Tom Goldthwait, a Youngstown State University graduate student in the computer science program, and  Fiona Kelly, a YSU undergrad student, had a tent set up at the convention for their company, Derailed Games. The two artists, along with art director Nick Uroseva, decided to make their own board game called Vigilance. According to the designers, the game idea was formed July 2014 and has an unknown release date.

“To come up with the idea, we looked at a lot of different conventions that we were going to in the future. We realized a lot of the games there had a superhero theme,” Kelly said.

This realization helped the designers to create their own game with a similar theme.

“The plotline is basically … [there is a city] … called Peril City, and bad things keep happening. You need to go around and try to solve all of the problems. You’re trying to build up prestige by solving problems and doing favors for people. The winner is whichever hero gets the most prestige,” Goldthwait said. “The crises are randomly generated, so they come from a deck. The players actually get the crises into their hand and they play them when they want to, but they have to play a card every turn. We want to play-test it until we get it exactly where we want and then look heavily into a crowd-funding campaign for finding a publisher to work with us.”

Another local vendor was Anne Marie Lutz, an author who claims this area as her hometown.  Her books include “Color Mage” and “Sword of Jashan” and she also had a short story in the 2013 “LocoThology” anthology.
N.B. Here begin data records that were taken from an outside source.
`config.mk`:
```
export PLATFORM = sky130hd
export DESIGN_NAME = hazard_ctrl
export DESIGN_NICKNAME = d
export VERILOG_FILES = /design/src/rtl/pipeline_pkg.sv /design/src/rtl/hazard_ctrl_fwd_sel.sv /design/src/rtl/hazard_ctrl.sv
export SDC_FILE = /design/constraint.sdc
export NUM_CORES = 1
export LEC_CHECK = 0
export ABC_AREA = 0
export ABC_CLOCK_PERIOD_IN_PS = 2600
export CAP_MARGIN = 10
export CELL_PAD_IN_SITES_DETAIL_PLACEMENT = 1
export CELL_PAD_IN_SITES_GLOBAL_PLACEMENT = 2
export CORE_MARGIN = 5
export CORE_UTILIZATION = 25
export CTS_BUF_LIST = sky130_fd_sc_hd__clkbuf_4
export DETAILED_ROUTE_END_ITERATION = 7
export GPL_ROUTABILITY_DRIVEN = 0
export PLACE_DENSITY = 0.85
export SLEW_MARGIN = 10
export SYNTH_ARGS = -nofsm -noshare
export SYNTH_HDL_FRONTEND = slang
export SYNTH_HIERARCHICAL = 1
export SYNTH_SLANG_ARGS = --single-unit
```
`constraint.sdc`:
```
create_clock -name clk -period 2.6 [get_ports clk]
set_input_delay 0.26 -clock clk [delete_from_list [all_inputs] [get_ports clk]]
set_output_delay 0.26 -clock clk [all_outputs]
set_load 0.01 [all_outputs]
```
`src/rtl/pipeline_pkg.sv`:
```
// Shared types and constants for the pipeline hazard logic.
// Holds the hazard FSM states, forwarding select encodings and register-zero index.
package pipeline_pkg;

  typedef enum logic [1:0] {
    RUN         = 2'd0,
    BRANCH_WAIT = 2'd1,
    FLUSH       = 2'd2
  } hz_state_t;

  localparam logic [1:0] FWD_REG = 2'b00;
  localparam logic [1:0] FWD_W   = 2'b01;
  localparam logic [1:0] FWD_M   = 2'b10;

  localparam logic [4:0] REG_ZERO = 5'd0;

  // Register $zero is hard-wired, so a write to it never produces a usable value.
  function automatic logic live_write(input logic en, input logic [4:0] dst,
                                      input logic [4:0] src);
    return en && (dst != REG_ZERO) && (dst == src);
  endfunction

endpackage

```
`src/rtl/hazard_ctrl_fwd_sel.sv`:
```
// EX-stage operand forwarding select for a single ALU source.
// The M-stage result is newer than the W-stage result, so M wins when both match.
module fwd_sel
  import pipeline_pkg::*;
(
  input  logic [4:0] src,
  input  logic [4:0] write_reg_m,
  input  logic       reg_write_m,
  input  logic [4:0] write_reg_w,
  input  logic       reg_write_w,
  output logic [1:0] sel
);

  always_comb begin
    sel = FWD_REG;
    if (live_write(reg_write_m, write_reg_m, src)) begin
      sel = FWD_M;
    end else if (live_write(reg_write_w, write_reg_w, src)) begin
      sel = FWD_W;
    end
  end

endmodule

```
`src/rtl/hazard_ctrl.sv`:
```
// Central hazard controller: EX forwarding, load-use stalls and branch resolution sequencing.
// Forwarding and load-use are same-cycle; branch actions follow the registered FSM state.
module hazard_ctrl
  import pipeline_pkg::*;
#(
  parameter int BRANCH_TIMEOUT = 8,
  parameter int CNT_W          = 32
) (
  input  logic             clk,
  input  logic             rst,
  input  logic [4:0]       rs_d,
  input  logic [4:0]       rt_d,
  input  logic             branch_d,
  input  logic [4:0]       rs_e,
  input  logic [4:0]       rt_e,
  input  logic [4:0]       write_reg_e,
  input  logic             reg_write_e,
  input  logic             mem_to_reg_e,
  input  logic [4:0]       write_reg_m,
  input  logic             reg_write_m,
  input  logic [4:0]       write_reg_w,
  input  logic             reg_write_w,
  input  logic             branch_resolved,
  input  logic             branch_taken,
  output logic             stall_f,
  output logic             stall_d,
  output logic             flush_d,
  output logic             flush_e,
  output logic [1:0]       forward_a_e,
  output logic [1:0]       forward_b_e,
  output logic             resume,
  output logic             redirect,
  output logic             timeout_err,
  output logic [CNT_W-1:0] stall_count
);

  localparam int WAIT_W = ($clog2(BRANCH_TIMEOUT) > 0) ? $clog2(BRANCH_TIMEOUT) : 1;
  localparam logic [WAIT_W-1:0] WAIT_LAST = WAIT_W'(BRANCH_TIMEOUT - 1);

  hz_state_t         state, state_next;
  logic [WAIT_W-1:0] wait_cnt;
  logic [1:0]        fwd_a_raw, fwd_b_raw;
  logic              lu;
  logic              timeout_set;

  fwd_sel u_fwd_a (
    .src         (rs_e),
    .write_reg_m (write_reg_m),
    .reg_write_m (reg_write_m),
    .write_reg_w (write_reg_w),
    .reg_write_w (reg_write_w),
    .sel         (fwd_a_raw)
  );

  fwd_sel u_fwd_b (
    .src         (rt_e),
    .write_reg_m (write_reg_m),
    .reg_write_m (reg_write_m),
    .write_reg_w (write_reg_w),
    .reg_write_w (reg_write_w),
    .sel         (fwd_b_raw)
  );

  assign forward_a_e = rst ? FWD_REG : fwd_a_raw;
  assign forward_b_e = rst ? FWD_REG : fwd_b_raw;

  assign lu = mem_to_reg_e && reg_write_e && (write_reg_e != REG_ZERO) &&
              ((write_reg_e == rs_d) || (write_reg_e == rt_d));

  always_ff @(posedge clk) begin
    if (rst) begin
      state <= RUN;
    end else begin
      state <= state_next;
    end
  end

  // Load-use outranks a branch in decode; the branch is picked up once the bubble is in.
  always_comb begin
    state_next  = state;
    stall_f     = 1'b0;
    stall_d     = 1'b0;
    flush_d     = 1'b0;
    flush_e     = 1'b0;
    resume      = 1'b0;
    redirect    = 1'b0;
    timeout_set = 1'b0;
    if (!rst) begin
      unique case (state)
        RUN: begin
          if (lu) begin
            stall_f = 1'b1;
            stall_d = 1'b1;
            flush_e = 1'b1;
          end else if (branch_d) begin
            state_next = BRANCH_WAIT;
          end
        end
        BRANCH_WAIT: begin
          stall_f = 1'b1;
          flush_d = 1'b1;
          if (branch_resolved) begin
            resume     = 1'b1;
            state_next = branch_taken ? FLUSH : RUN;
          end else if (wait_cnt == WAIT_LAST) begin
            resume      = 1'b1;
            timeout_set = 1'b1;
            state_next  = RUN;
          end
        end
        FLUSH: begin
          redirect   = 1'b1;
          flush_d    = 1'b1;
          flush_e    = 1'b1;
          state_next = RUN;
        end
        default: state_next = RUN;
      endcase
    end
  end

  always_ff @(posedge clk) begin
    if (rst || state != BRANCH_WAIT) begin
      wait_cnt <= '0;
    end else begin
      wait_cnt <= wait_cnt + WAIT_W'(1);
    end
  end

  always_ff @(posedge clk) begin
    if (rst) begin
      timeout_err <= 1'b0;
    end else if (timeout_set) begin
      timeout_err <= 1'b1;
    end
  end

  always_ff @(posedge clk) begin
    if (rst) begin
      stall_count <= '0;
    end else if (stall_f) begin
      stall_count <= stall_count + CNT_W'(1);
    end
  end

endmodule

```
Word level (Yosys, flattened, before mapping):

Index checks and enable logic that the tools add are counted.

* reductions and logical operators: 17
* equal/unequal tests: 13
* $add $sub $neg: 2
* multiplexer cells: 30

Operator list (number)
* adder 32 x 1 -> 32 bit (second input constant): 1
* == test 5 bit: 6
* two-way mux 1 bit: 18
* two-way mux 2 bit: 9
* nonzero test 5 bit: 3
* logical AND 1 bit: 9
* inequality test 2 bit (second input constant): 2
* one-hot mux 1 bit (2 select lines): 2
* one-hot mux 2 bit (2 select lines): 1
* adder 3 x 1 -> 3 bit (second input constant): 1
* == test 3 bit (second input constant): 1
* inequality test 3 bit (second input constant): 1
* AND reduction 3 bit: 1
* == test 2 x 1 -> 1 bit (second input constant): 1
* == test 2 bit (second input constant): 1
* zero test 2 bit: 1
* logical OR 1 bit: 2
* inequality test 2 x 1 -> 1 bit (second input constant): 1
* OR reduction 2 bit: 1

* logic and storage cells: 66
* output and inout bits: 43
* input bits: 44
* register bits after elaboration: 38

Longest topological paths before layout:

Gate-level depths: netlist (run 1).

* word-level depth: 6
* depth in mapped cells: 9

By module:

Netlist (run 1), hierarchy kept.

By module, submodules not included
* hazard_ctrl: area an instance 2059.5 um^2, times used 1, cells an instance 254, seq. area each 760.7 um^2
* fwd_sel: area an instance 151.4 um^2, times used 2, cells an instance 20, seq. area each 0.0 um^2

Least setup slack after synthesis (run 1):

OpenSTA, ideal clock, no wires.

* kind: register -> register
* start: register stall_count[0]
* end: register stall_count[22]
* cell stages (with the launch flop): 9
* data required time: 2.529 ns
* clock period less this slack: 1.896 ns
* path slack: 0.704 ns
* buffers on the path: 2
* library setup time: 0.071 ns
* arrival: 1.826 ns
* path through: dfxtp_1 ha_1 clkbuf_2 and2_1 clkbuf_1 and3_1 nand3_1 or4_1 a21oi_1

* cells in the longest elaborated chain, start to end: 1

Ends and longest elaborated chain
* start, declared: line hazard_ctrl.sv:34 `output logic [CNT_W-1:0] stall_count`
* start signal, assigned: line hazard_ctrl.sv:142 `stall_count <= stall_count + CNT_W'(1);`
* adder 32 x 1 -> 32 bit: line hazard_ctrl.sv:142

No other way between the ends.
A chain may end at the register's enable or synchronous reset.

Worst setup path after layout (run 1):

* start: register state[1]
* end: output flush_e

* cells in the longest elaborated chain, start to end: 3

Ends and longest elaborated chain
* start, declared: line hazard_ctrl.sv:40 `hz_state_t state, state_next;`
* start signal, assigned: line hazard_ctrl.sv:74 `state <= state_next;`
* == test 2 bit / zero test 2 bit (equally long branches): line hazard_ctrl.sv:89 `unique case (state)`
* one-hot mux 1 bit (2 select lines) *: line hazard_ctrl.sv:89
* two-way mux 1 bit *: line hazard_ctrl.sv:88 `if (!rst) begin`
* end, declared: line hazard_ctrl.sv:28 `output logic flush_e,`

Mark *: on every way between the ends. The rest lies on a longest branch, timed or not.

==> impl_results.md, run 1 <==
- Clock Root Buffer: clkbuf_4
- Top FF cell, synth: dfxtp_1
- First-pass GRT wire length: 12,600 um
- Final Cycle Share: 93.9%
- YS warnings: 6
- Library cells used by synthesis: 38
- Internal power: 973 uW
- Worst-path clk slew: 130 ps
- Worst R2R Setup Slack: 500 ps
- Largest cells by area after synthesis: dfxtp_1 (32%), xnor2_1 (7.4%), a21oi_1 (7.2%)
- Post-layout util: 37.7%
- Worst r2r src: stall_count[13]
- Post-layout instance area: 3480 sq um
- Most common cell in the netlist: dfxtp_1
- Max Cap Viol: 0
- Via/cell ratio: 5.01
- Slew Limit Fails: 0
- Peak supply drop: 0.163 mV
- EDFF count, synth: 0
- Worst Hold Class: reg2reg
- DRT iter0 DRCs: 55
- CTS buffer count: 5
- Clock latency at the later pin of the worst-skew pair: 350 ps
- Syn_nets: 344
- Capturing point of the worst reg2reg path: stall_count[31]
- Crit path time final: 2440 ps
- Vias in the first global route: 2,526
- Fin Clk Skew: 9.68 ps
- Max H-tree Level: 2
- Critical Path Sink: flush_e
- RSZ-0062 raised after global routing: false
- Wire length per cell: 15.6 um
- Req. time, crit path: 2340 ps
- Async set-reset flop share out of synthesis: 0%
- Area of the core: 9240 sq um
- FF+latch count, synth: 38
- Clk sinks: 38
- Critical-path maximum fanout: 3
- Outcome: finished, final reports clean
- # fillers: 1,092
- Die Height: 107 um
- Initial antenna violation count: 0
- Clock share of power: 32.1%
- Largest net degree at the start of global routing: 54
- Post-Synthesis Cell Area: 2360 sq um
- DRC: 0
- CP endpoint kind: output port
- Most frequent cells after synthesis: dfxtp_1 (38), a21oi_1 (34), nand3_1 (22), or3_1 (22), o21ai_0 (21)
- F_max: 410 MHz
- Synthesis-to-finish area growth: 47.4%
- Grt ovf: 0
- Setup violations, final: 0
- Total GRT Usage: 13.5%
- Starting Density: 25.6%
- Crit path launch: state[1]
- Depth of the most critical reg-to-reg path: 6
- Crit Path Category: reg2out
- Die area: 11,500 sq um
- Seq pwr share: 44.5%
- Setup tns final: 0 ps
- DRT antenna net count: 0
- Synth area leader: dfxtp_1
- Switching pwr: 386 uW
- Synth Instances: 294
- Vias: 2,544
- CTS Buffer Depth: 2
- Mapped Avg Cell Area: 8.03 sq um
- Dpl cell area: 3380 sq um
- Die Width: 107 um
- Slew headroom: 59.9%
- Share of layout cells above drive strength 1: 7.65%
- Pwr dens: 390 nW/um^2
- Top Ports: 87
- Row cnt: 35
- Share of the synthesized area in the top cell type: 32.2%
- Worst slew pin tran: 601 ps
- N_diodes: 0
- LEAKAGE: 1.12 nW
- Startpoint Class: flip-flop
- CTS tree: yes
- Combinational power share: 23.3%
- Final hold slack: 447 ps
- Detailed-route wire length: 7940 um
- Sequential-to-total area share from yosys stat: 32.2%
- Post-detail-place hpwl: 6250 um
- PortBufs: 86
- Hold Vio Cnt, Final: 0
- Power, Total: 1.36 mW
- Switching share of power: 28.4%
- TritonRoute pass-1 iters: 4
- Post-layout net count: 428
- CP arrival: 2180 ps
- Post-CTS setup buffers: 0
-- metal layers --
| layer | vias up | part of all wire (%) | global-route usage (%) |
|---|---|---|---|
| li1 | 1250 | - | - |
| met5 | - | 0 | 0 |
| met4 | 0 | 0.99 | 3.01 |
| met2 | 43 | 50 | 23.8 |
| met1 | 1244 | 45 | 16.8 |
| met3 | 7 | 4.0 | 2.89 |
-- layout by cell type (no fill, tap or decap) --
master,netlist,layout
nor3_2,2,2
nand4_1,13,13
clkbuf_4,0,7
buf_12,0,1
ha_1,6,6
nor2b_1,6,6
a21oi_4,0,2
a31oi_1,1,1
bufinv_16,0,1
o31ai_1,9,9
or2_2,1,1
nor3_1,6,6
or4_1,9,9
and4_4,1,1
and4_1,3,3
buf_4,1,7
a222oi_1,1,1
dfxtp_1,38,38
and2_1,2,2
nor4_1,2,2
nor4_4,1,1
inv_1,8,8
nor2_1,16,16
o21ai_0,21,21
a211oi_2,2,2
or3_1,22,22
o22ai_2,1,1
o41ai_2,2,2
nand2_1,12,12
xor2_1,7,7
nand2b_1,2,2
nand3_2,1,1
xnor2_1,20,20
nand3_1,22,22
dlymetal6s2s_1,0,2
a21oi_1,34,33
clkdlybuf4s50_1,0,84
mux2i_1,2,2
and3_1,3,3
-- worst max-delay path, cell delays in order (launching register included) --
cell	delay [ps]
dfxtp_1	360
inv_1	90
ha_1	220
nand3_1	130
a21oi_4	190
nand2_1	70
nor2_1	110
or2_2	120
clkdlybuf4s50_1	530
-- metrics by stage --
stage	setup slack, ps	cells
after floorplan	704	294
after global placement	149	500
after detailed placement	98.6	500
after CTS	21.5	508
after global routing	9.76	508
final	158	508
-- worst min-delay path by stage --
stage / startpoint / endpoint / slack [ps] / depth (start not counted)
3_5_place_dp: wait_cnt[0] / wait_cnt[0] / 420 / 1
4_1_cts: wait_cnt[0] / wait_cnt[0] / 440 / 1
3_3_place_gp: wait_cnt[0] / wait_cnt[0] / 410 / 1
5_1_grt: wait_cnt[0] / wait_cnt[0] / 460 / 1
2_1_floorplan: wait_cnt[0] / wait_cnt[0] / 400 / 1
6_report: wait_cnt[0] / wait_cnt[0] / 450 / 1
-- state kept, by name (all words and copies together), names as in the netlist --
signal and flops:
stall_count 32, state 2, timeout_err 1, wait_cnt 3
-- final cells by class --
type	count	area, sq um	area share [%]
multi-input cells	231	1510	43.3
repair buffers	94	938	26.9
clock buffers	7	52.6	1.51
well taps	129	161	4.64
flip-flops and latches	38	761	21.8
clock inverters	1	30.0	0.862
inverters	8	30.0	0.862
-- timing repair --
item	CTS	global route
endpoints found under the setup margin	0	5
hold buffers	0	0
resized for setup	0	4
-- power groups by stage --
stage,logic [mW],clock network [mW],registers [mW]
after CTS,0.319,0.452,0.606
after global placement,0.308,0,0.617
after floorplan,0.157,0,0.618
final,0.317,0.437,0.605
after detailed placement,0.318,0,0.619
after global routing,0.346,0.468,0.607
-- logic make-up after synthesis --
kind of cell	after synthesis	synth area share, %
flops	38	32.2
compound gates	72	18.5
fa+ha+maj	6	3.18
simple gates	124	30.5
buf+inv	25	4.71
mux	2	0.847
xor+xnor	27	10.0
(Power assumes the default switching activity.)
==> inputs of run 2 (changes only) <==
--- a/config.mk
+++ b/config.mk
@@ -7,10 +7,9 @@
 export LEC_CHECK = 0
 export ABC_AREA = 0
 export ABC_CLOCK_PERIOD_IN_PS = 2600
-export CAP_MARGIN = 10
 export CELL_PAD_IN_SITES_DETAIL_PLACEMENT = 1
 export CELL_PAD_IN_SITES_GLOBAL_PLACEMENT = 2
-export CORE_MARGIN = 5
+export CORE_MARGIN = 2
 export CORE_UTILIZATION = 25
 export CTS_BUF_LIST = sky130_fd_sc_hd__clkbuf_4
 export DETAILED_ROUTE_END_ITERATION = 7
==> impl_results.md, run 2 (synthesized netlist as in run 1, its figures left out) <==
- Starting Density: 25.7% (+0.12 points)
- Footprint of the multi-input gates: 1510 sq um (unchanged)
- Hold Vio Cnt, Final: 0 (unchanged)
- Post-detail-place hpwl: 5530 um (-11%)
- Clock share of power: 25.4% (-6.7 points)
- Number of flip-flops in the largest register: 32 (unchanged)
- Post-layout net count: 425 (-0.70%)
- Share of layout cells above drive strength 1: 6.91% (-0.74 points)
- Largest regs: stall_count (32), wait_cnt (3), state (2)
- M2 GR Usage: 24.6% (+0.83 points)
- GR met1 Demand/Resource: 19.1% (+2.2 points)
- Detailed-route wire length: 7460 um (-6.0%)
- Max H-tree Level: 2 (unchanged)
- Outcome: finished, final reports clean
- Setup violations, final: 0 (unchanged)
- TritonRoute pass-1 iters: 4 (unchanged)
- Biggest register: stall_count
- Clock Root Buffer: clkbuf_4
- Crit Path Category: in2out
- HP Start: wait_cnt[0]
- Slew headroom: 62.6% (+2.7 points)
- First-pass GRT wire length: 12,000 um (-4.8%)
- Largest net degree at the start of global routing: 54 (unchanged)
- DRT iter0 DRCs: 87 (+58%)
- Switching pwr: 385 uW (-0.17%)
- N_diodes: 0 (unchanged)
- Hold endpoint: wait_cnt[0]
- Row cnt: 35 (unchanged)
- RSZ-0062 raised after global routing: false
- Grt ovf: 0 (unchanged)
- Vias: 2,491 (-2.1%)
- Worst R2R Setup Slack: 500 ps (about the same)
- Worst Hold Class: reg2reg
- Wire length per cell: 15.3 um (-2.0%)
- Crit path time final: 2470 ps (+31.4 ps)
- Final hold slack: 442 ps (-4.86 ps)
- Hold_buf cts: 0 (unchanged)
- Via/cell ratio: 5.11 (+2.1%)
- # fillers: 1,087 (-0.46%)
- Worst slew pin tran: 561 ps (-39.9 ps)
- Synthesis-to-finish area growth: 44.1%
- DRC: 0 (unchanged)
- Area of the core: 9200 sq um (-0.47%)
- Register area: 761 sq um (unchanged)
- Worst-path clk slew: 120 ps (about the same)
- CTS Buffer Depth: 2 (unchanged)
- M3 GR Usage: 3.17% (+0.28 points)
- Fin Clk Skew: 18.2 ps (+8.51 ps)
- Capturing point of the worst reg2reg path: stall_count[31]
- Clk sinks: 38 (unchanged)
- CP arrival: 2210 ps (+30 ps)
- Worst r2r src: stall_count[3]
- DRT antenna net count: 0 (unchanged)
- Die Height: 101 um (-5.6%)
- Startpoint Class: input pin
- CTS buffer count: 5 (unchanged)
- Post-layout util: 37.0% (-0.68 points)
- Setup tns final: 0 ps (unchanged)
- Internal power: 848 uW (-13%)
- Initial antenna violation count: 0 (unchanged)
- Max Cap Viol: 0 (unchanged)
- Clock latency at the later pin of the worst-skew pair: 360 ps (about the same)
- Hold Crit Depth: 1 (unchanged)
- Peak supply drop: 0.143 mV (-12%)
- Die Width: 101 um (-5.6%)
- Combinational power share: 25.5% (+2.2 points)
- PortBufs: 86 (unchanged)
- CP endpoint kind: output port
- Switching share of power: 31.2% (+2.8 points)
- Seq pwr share: 49.1% (+4.6 points)
- Commonest non-fill, non-tap cell in the layout: clkdlybuf4s50_1
- Vias in the first global route: 2,444 (-3.2%)
- LEAKAGE: 1.07 nW (-4.2%)
- Gr busiest metal: met2
- F_max: 404 MHz (-1.3%)
- Depth of the most critical reg-to-reg path: 6 (unchanged)
- Critical-path maximum fanout: 4 (+1)
- CTS tree: yes
- Total GRT Usage: 14.5% (+1.0 points)
- Most frequent cells in the layout: clkdlybuf4s50_1 (86), dfxtp_1 (38), a21oi_1 (33)
- Final Cycle Share: 95.1% (+1.2 points)
- Req. time, crit path: 2340 ps (about the same)
- Die area: 10,200 sq um (-11%)
- Slew Limit Fails: 0 (unchanged)
- Top Ports: 87 (unchanged)
- Pwr dens: 362 nW/um^2 (-7.1%)
==> run 2: cell count changes in the layout (fill, tap and decap cells not counted) <==
cell and change:
clkinv_2 +1, clkbuf_4 -2, clkinvlp_4 +1, xnor2_1 -1
a21oi_2 +1, xnor2_2 +1, bufinv_16 -1, dlymetal6s2s_1 -2
a21oi_4 -1, clkinv_1 +1, clkdlybuf4s50_1 +2, buf_4 -3
==> run 2: power groups by stage <==
stage          registers, mW  logic [mW]  clock network (mW)
5_1_grt                0.608       0.344               0.354
3_3_place_gp           0.617       0.305                   0
3_5_place_dp           0.618       0.314                   0
4_1_cts                0.605       0.315               0.334
2_1_floorplan          0.618       0.157                   0
6_report               0.605       0.315               0.313
==> run 2: stage by stage <==
| step | total power, mW | cell area, sq um | setup WS [ps] | cells |
|---|---|---|---|---|
| 3_5_place_dp | 0.932 | 3340 | 112 | 479 |
| 6_report | 1.23 | 3400 | 127 | 487 |
| 4_1_cts | 1.25 | 3390 | 52.2 | 487 |
| 3_3_place_gp | 0.922 | 3340 | 149 | 479 |
| 5_1_grt | 1.31 | 3400 | 36.5 | 487 |
| 2_1_floorplan | 0.775 | 2360 | 704 | 294 |
==> run 2: final cells by class <==
| class | count | area share (%) |
|---|---|---|
| Clock buffer | 5 | 1.10 |
| Sequential cell | 38 | 22.4 |
| Clock inverter | 3 | 0.478 |
| Inverter | 8 | 0.882 |
| Tap cell | 111 | 4.08 |
| Multi-Input combinational cell | 231 | 44.3 |
| Timing Repair Buffer | 91 | 26.8 |
==> run 2: how the worst max path moves through the flow <==
| stage | from | end | slack, ps |
|---|---|---|---|
| after floorplan | stall_count[0] | stall_count[22] | 700 |
| after global placement | write_reg_m[0] | forward_b_e[0] | 150 |
| after detailed placement | write_reg_m[0] | forward_b_e[0] | 110 |
| after CTS | state[1] | flush_e | 50 |
| after global routing | write_reg_e[4] | flush_e | 40 |
| final | write_reg_m[0] | forward_b_e[0] | 130 |
==> run 2: critical path, cell delays in order <==
cell and delay, ps:
clkdlybuf4s50_1 510, o41ai_2 410, a211oi_2 130, nor3_2 180, nor2b_1 160, clkdlybuf4s50_1 560
==> run 2: metal layers <==
layer | share of wire, % | wire length [um]
met1 | 47 | 3530
met2 | 48 | 3550
met3 | 4.2 | 312
met4 | 0.94 | 70
met5 | 0 | 0
==> run 2: timing repair <==
item | in CTS | in global routing
setup endpoints to repair | 0 | 1
resized for setup | 0 | 2
setup buffers | 0 | 0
Her books were picked up a few years ago by a small press publisher from Amherst, Ohio. She was at the convention to promote and sell her books, as well as sign copies.

“I didn’t always write seriously because I was working, trying to make a living and feed myself. I started writing again, seriously, about six years ago,” Lutz said. “I started going to book conventions and critique groups. Everybody in my critique group wrote some kind of speculative fiction, science fiction, fantasy or something like that. Eventually I got picked up by a publisher and now my books can be ordered on and”

Yambar believes that Lawn-Con will continue to grow as long as the population as a whole harbors a love for creativity and, deep down, hopes to see the Bat Signal in the night sky or the USS Renegade spotted next to Hubble Space Station.

“How cool would it be to be driving somewhere, and you look up and there’s Spiderman? I mean, it’s kinda groovy, and people just want to have that feeling of escape,” Yambar said. “But you know then that your insurance rates are going up cause they’re beating up on some building downtown, you know? And you could get a chunk of concrete going through your house at any moment, there is a bit of insanity in it, but that’s why it works.”